2025暦年のステンレス熱間圧延鋼材の生産量は2024暦年並、若しくは下回る見通し。
<ステンレス鋼輸入量>
2025暦年上半期のステンレス鋼輸入量は、15万5,464トンと2024暦年上半期(14万7,906トン)比5.1 %増となった。 2025暦年換算では31万927トンとなり、過去最多となる。
2025暦年のステンレス輸入量は、2024暦年を上回り、過去最多となる見通し。
<ステンレス鋼輸出量>
2025暦年上半期の鋼輸出量は、35万3,609トンと2024暦年上半期(35万722トン)比では0.8 %増となったものの、2025暦年換算では、70万7,217トンとなり、2024暦年比1.3%減。
2025暦年の輸出量は、2024暦年を下回る見通しとなった。
<ステンレス熱間圧延鋼材生産量、ステンレス輸入量及輸出量>
図1にステンレス鋼熱間圧延鋼材生産・ステンレス鋼輸出及び輸入量 四半期推移を示す。
ステンレス熱間圧延鋼材の生産量は、2024年度第1四半期から500万トン台で推移。
ステンレス輸出量は、2024年第1四半期から18万トン台となったが、2024年度第3四半期及び2025年度第1四半期は、18万トンを下回る17万トン台となった。
一方輸入量は2024年度第1四半期では8万トンを超え、以降、第2四半期からは7万トン台を継続。

図1 ス テンレス鋼 生産(熱間圧延鋼材)・輸出・輸入量 四半期推移
図2に、ス テンレス鋼 生産(熱間圧延鋼材)・輸出・輸入量 暦年推移に 2025暦年上半期及び2025暦年換算を併せて示す。

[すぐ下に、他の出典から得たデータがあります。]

`src/hdl/timer_pkg.sv`:
```
package timer_pkg;

    // Timer FSM states
    typedef enum logic [1:0] {
        ST_IDLE  = 2'd0,
        ST_LOAD  = 2'd1,
        ST_COUNT = 2'd2,
        ST_IRQ   = 2'd3
    } timer_state_e;

    // Counting modes, 2-bit field in CTRL
    typedef enum logic [1:0] {
        MODE_ONESHOT = 2'd0,
        MODE_RELOAD  = 2'd1
    } timer_mode_e;

    // Register word offsets
    localparam logic [1:0] CTRL_OFS   = 2'd0;
    localparam logic [1:0] PRESET_OFS = 2'd1;
    localparam logic [1:0] COUNT_OFS  = 2'd2;

    // CTRL field positions
    localparam int CTRL_EN_BIT   = 0;
    localparam int CTRL_MODE_LSB = 1;
    localparam int CTRL_MODE_MSB = 2;
    localparam int CTRL_IM_BIT   = 3;
    localparam int CTRL_WIDTH    = 4;

    // Register access from the bridge
    typedef struct packed {
        logic [1:0]  offset;
        logic [31:0] wdata;
        logic        we;
    } timer_acc_t;

endpackage

```
`src/hdl/bus_pkg.sv`:
```
package bus_pkg;

    //////////////////////////////
    // Address map
    //////////////////////////////

    // Timer 0 registers
    localparam logic [31:0] TC0_BASE = 32'h0000_7f00;
    localparam logic [31:0] TC0_LAST = 32'h0000_7f0b;

    // Timer 1 registers
    localparam logic [31:0] TC1_BASE = 32'h0000_7f10;
    localparam logic [31:0] TC1_LAST = 32'h0000_7f1b;

    // Interrupt acknowledge port
    localparam logic [31:0] INT_BASE = 32'h0000_7f20;
    localparam logic [31:0] INT_LAST = 32'h0000_7f23;

    //////////////////////////////
    // Data RAM
    //////////////////////////////

    // Depth in 32-bit words
    localparam int RAM_WORDS = 1024;
    // Word index width, index taken from addr[11:2]
    localparam int RAM_AW    = $clog2(RAM_WORDS);

    // CPU data port request
    // Nonzero byteen marks a write
    typedef struct packed {
        logic [31:0] addr;
        logic [31:0] wdata;
        logic [3:0]  byteen;
    } bus_req_t;

endpackage
```
`src/hdl/system_bridge.sv`:
```
`timescale 1ns/1ps

module system_bridge
    import bus_pkg::*;
    import timer_pkg::*;
(
    input  bus_req_t    cpu_req,
    output logic [31:0] cpu_rdata,
    output bus_req_t    ram_req,
    input  logic [31:0] ram_rdata,
    output timer_acc_t  tc0_acc,
    output timer_acc_t  tc1_acc,
    input  logic [31:0] tc0_rdata,
    input  logic [31:0] tc1_rdata,
    output logic [31:0] int_ack_addr,
    output logic [3:0]  int_ack_byteen
);

    //////////////////////////////
    // Region decode
    //////////////////////////////

    logic in_tc0;
    logic in_tc1;
    logic in_int;
    logic is_write;

    // One compare per region, used by all steering below
    assign in_tc0   = (cpu_req.addr >= TC0_BASE) && (cpu_req.addr <= TC0_LAST);
    assign in_tc1   = (cpu_req.addr >= TC1_BASE) && (cpu_req.addr <= TC1_LAST);
    assign in_int   = (cpu_req.addr >= INT_BASE) && (cpu_req.addr <= INT_LAST);
    assign is_write = |cpu_req.byteen;

    //////////////////////////////
    // Timer accesses
    //////////////////////////////

    // Word offset inside the timer block
    assign tc0_acc.offset = cpu_req.addr[3:2];
    assign tc0_acc.wdata  = cpu_req.wdata;
    assign tc0_acc.we     = in_tc0 && is_write;

    assign tc1_acc.offset = cpu_req.addr[3:2];
    assign tc1_acc.wdata  = cpu_req.wdata;
    assign tc1_acc.we     = in_tc1 && is_write;

    //////////////////////////////
    // RAM and ack port
    //////////////////////////////

    assign ram_req.addr  = cpu_req.addr;
    assign ram_req.wdata = cpu_req.wdata;
    // No RAM write for any mapped I/O region
    assign ram_req.byteen = (in_tc0 || in_tc1 || in_int) ? 4'b0000 : cpu_req.byteen;

    // Ack strobe only while the CPU presents the write
    assign int_ack_addr   = cpu_req.addr;
    assign int_ack_byteen = (in_int && is_write) ? 4'b0001 : 4'b0000;

    // Read select, ack region falls through to RAM
    assign cpu_rdata = in_tc0 ? tc0_rdata :
                       in_tc1 ? tc1_rdata :
                                ram_rdata;

endmodule

```
`config.mk`:
```
export PLATFORM = sky130hd
export DESIGN_NAME = system_bridge
export DESIGN_NICKNAME = d
export VERILOG_FILES = /design/src/hdl/timer_pkg.sv /design/src/hdl/bus_pkg.sv /design/src/hdl/system_bridge.sv
export SDC_FILE = /design/constraint.sdc
export NUM_CORES = 1
export LEC_CHECK = 0
export BUFFER_PORTS_ARGS = -buffer_cell sky130_fd_sc_hd__buf_2
export CAP_MARGIN = 20
export CORE_AREA = 10 10 134 136
export DETAILED_ROUTE_END_ITERATION = 8
export DIE_AREA = 0 0 144 146
export PLACE_DENSITY = 0.56
export SLEW_MARGIN = 20
export SYNTH_ARGS = -nofsm -noshare
export SYNTH_HDL_FRONTEND = slang
export SYNTH_SLANG_ARGS = --single-unit
```
`constraint.sdc`:
```
create_clock -name vclk -period 3.9
set_clock_uncertainty 0.1 [all_clocks]
set_input_delay 0.39 -clock vclk [all_inputs]
set_output_delay 0.39 -clock vclk [all_outputs]
set_load 0.03 [all_outputs]
```
==> flow_metrics.py <==
metrics = {
    "hold_path": {
        "min-delay-path-class": "input port to output pin",
        "whs_path_depth": 0,
        "min_from": "cpu_req[20]",
        "min_to": "ram_req[20]",
    },
    "floorplanning": {
        "die_y_um": 146,
        "start_util_pct": 14.3,
        "dieArea_um2": 21000,
        "std_cell_rows": 46,
        "chipWidth_um": 144,
        "io_pins": 370,
        "coreArea_um2": 15500,
    },
    "yosys": {
        "yosys.area.top_type": "buf_4",
        "synthAdderAreaFrac_pct": 0,
        "synthXorXnorAreaFrac_pct": 0,
        "ys_seq_area_share_pct": 0,
        "yosysWarnings": 0,
        "synth_top_family_by_area": "buffers and inverters",
        "syn_area_um2": 2210,
        "synth-simple-area-share_pct": 6.68,
        "ys_types": 21,
        "synth_compound_area_share_pct": 1.25,
        "netlist_top_cells_area": "buf_4 (57%), mux2_2 (32%), buf_6 (1.5%)",
        "synth.area.mux_share_pct": 32.6,
        "synth.top_cell.area_share_pct": 56.7,
        "syn_inst": 268,
        "syn_area_per_cell_um2": 8.24,
    },
    "place": {
        "hpwl_mm": 7.66,
        "port_buffers": 239,
        "gp_congestion": 0.750,
        "pre_cts_ws_ns": 1.04,
    },
    "run": {
        "max-cap-violations": 0,
    },
    "pwr": {
        "netSwitchingFraction_pct": 61.0,
        "switching_power_uw": 193,
        "p_int_uw": 123,
        "p_seq_share_pct": 0,
        "comb_power_share_pct": 100.0,
        "clockPowerShare_pct": 0,
        "p_per_area_nw_per_um2": 133,
        "ir_drop_mv": 0.0445,
        "power_leakage_uw": 0.00127,
        "p_total_uw": 316,
    },
    "timing": {
        "worstMarginPinSlew_ns": 0.842,
        "setup_violations": 0,
        "slew_viol_final": 0,
        "final_hold_viol_count": 0,
        "fin_hold_ws_ns": 0.680,
        "finalWorstSetupSlack_ns": 1.10,
        "fin_crit_ns": 2.80,
        "relSlewSlack_pct": 43.9,
        "rsz0062_at_grt": "no",
        "final.setup.tns_ns": 0,
        "fin_crit_sh_pct": 71.7,
        "max_freq_ghz": 0.357,
    },
    "global_routing": {
        "antenna_found_initial": 1,
        "grt_usage_pct": 6.65,
        "grt-ovfl-total": 0,
        "grt_first_pass_wirelength_mm": 11.3,
        "grt_max_degree": 35,
        "grt_pass1_vias": 1939,
    },
    "final_layout": {
        "final_core_util_pct": 15.3,
        "clock_buffers": 0,
        "n_fill_cell": 1754,
        "design.seq.count": 0,
        "area_delta_synth_final_pct": 7.42,
        "drive_above_1_share_pct": 90.2,
        "diodes": 0,
        "regArea_um2": 0,
        "nets": 504,
    },
    "drt": {
        "viasPerCell": 3.47,
        "wl_per_cell_um": 15.8,
        "routed_wirelength_mm": 8.36,
        "drc": 0,
        "num_vias": 1841,
        "drt_iter0_drc": 30,
        "first_pass_iters": 4,
        "drtAntennaViolNets": 0,
    },
    "setup_path": {
        "crit_type": "input port to output pin",
        "endpoint_kind": "output pin",
        "critPathLaunchType": "input port",
        "crit_fanout": 21,
        "cp-startpoint": "cpu_req[63]",
        "crit_arrival_ns": 2.31,
        "cp.required_ns": 3.41,
    },
    "clock_network": {
        "postCtsResizedCells": 0,
        "ctsHoldBuffers": 0,
        "post_cts_buffers": 0,
    },
    "run_status": {
        "status": "finished clean",
    },
}
[power groups by stage]
stage          Sequential [uW]  Clock, uW  Combinational [uW]
5_1_grt                      0          0                 336
3_5_place_dp                 0          0                 319
4_1_cts                      0          0                 321
6_report                     0          0                 316
2_1_floorplan                0          0                 418
3_3_place_gp                 0          0                 318
[cells by family after synthesis]
logic type      count (synthesis)
mux                            64
buf+inv                       176
compound gates                  4
other cells                     1
simple gates                   23
[routing by layer]
layer | global-route usage, % | up-vias | wire [um]
li1 | - | 865 | -
met1 | 6.70 | 837 | 2870
met2 | 13.1 | 115 | 4480
met3 | 1.63 | 24 | 843
met4 | 1.38 | 0 | 169
met5 | 0 | - | 0
[critical path: stages]
cell and delay, ns:
buf_2 0.12, nor4_1 0.33, nand4_1 0.30, nor3_4 0.27
buf_4 0.31, mux2_2 0.38, buf_2 0.18
[final cells by class]
class / count / area, um^2 / share of cell area (%)
Multi-Input combinational cell: 94 / 907 / 38.2
Tap cell: 192 / 240 / 10.1
Timing Repair Buffer: 242 / 1220 / 51.3
Inverter: 2 / 7.51 / 0.316
[stage by stage]
| stage | area (um^2) | cells |
|---|---|---|
| after detailed placement | 2370 | 530 |
| after global routing | 2370 | 530 |
| final | 2370 | 530 |
| after CTS | 2370 | 530 |
| after global placement | 2370 | 530 |
| after floorplan | 2220 | 270 |
[layout by cell type, fill, tap and decap left out]
cell type	synthesis	final
or3_1	1	1
nor2_1	3	3
nor3_1	2	2
nor4b_1	2	2
inv_1	2	2
conb_1	1	3
a211oi_1	2	2
nor3_4	1	1
and4b_1	1	1
mux2_2	62	62
o211ai_1	1	1
nor2b_1	4	4
buf_2	0	239
nand4_1	3	3
nand2_1	2	2
buf_4	167	3
a21oi_1	1	1
nor4_1	3	3
and3_1	1	1
mux2_1	2	2
[synthesized netlist by cell type (all sizes together), types with 2 or more instances]
| master | count |
|---|---|
| a211oi | 2 |
| buf | 170 |
| clkbuf | 4 |
| inv | 2 |
| mux2 | 64 |
| nand2 | 2 |
| nand4 | 3 |
| nor2 | 3 |
| nor2b | 4 |
| nor3 | 3 |
| nor4 | 3 |
| nor4b | 2 |
[worst max-delay path by stage]
stage | end | slack (ns)
floorplan | int_ack_byteen[0] | 1.31
global placement | cpu_rdata[15] | 1.04
detailed placement | cpu_rdata[2] | 1.04
CTS | cpu_rdata[2] | 1.03
global route | cpu_rdata[2] | 0.91
finish | cpu_rdata[2] | 1.10
(Power assumes the default switching activity.)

図2 ス テンレス鋼 生産(熱間圧延鋼材)・輸出・輸入量 暦年推移
<ステンレス熱間圧延鋼材生産量>
2025暦年上半期のステンレス熱間圧延鋼材生産量は、101万5,316トンとなり、2024暦年上半期(100万7,620トン)比0.8 %増となった。月換算では、16.9万トンとなった。
2025暦年換算では203万632トンとなり2024暦年(204万6,025トン)比0.8 %減となり、2025暦年のステンレス熱間圧延鋼材の生産量は前暦年並、若しくは下回るの見通しとなった。
図3にステンレス鋼熱間圧延鋼材生産量鋼種別暦年推移を示す。2025暦年上半期及び2025暦年換算を併せて示す。
2025暦年上半期のステンレス鋼熱間圧延鋼材生産量鋼種内訳をみると、
Cr系生産量は2024暦年上半期(41万4,390トン)比2.6 %増の42万5,311トン、
Cr-Ni系(304系)は同(39万8,347トン)比2.3 %減の38 万9,346トン、
Cr-Ni-Mo系 は同(8万2,686トン)比9.1 %増 の9 万185トン、
その他系は同(11万2,197トン)比1.5 %減の11万474トンと、
前年同期比では、Cr系及びCr-Ni-Mo系が増加した。
2025暦年換算では、 Cr系が2.4 %増、及びCr-Ni-Mo系が7.8%増となり、2025暦年のこれらの生産量は、2024暦年を上回る見通しとなった。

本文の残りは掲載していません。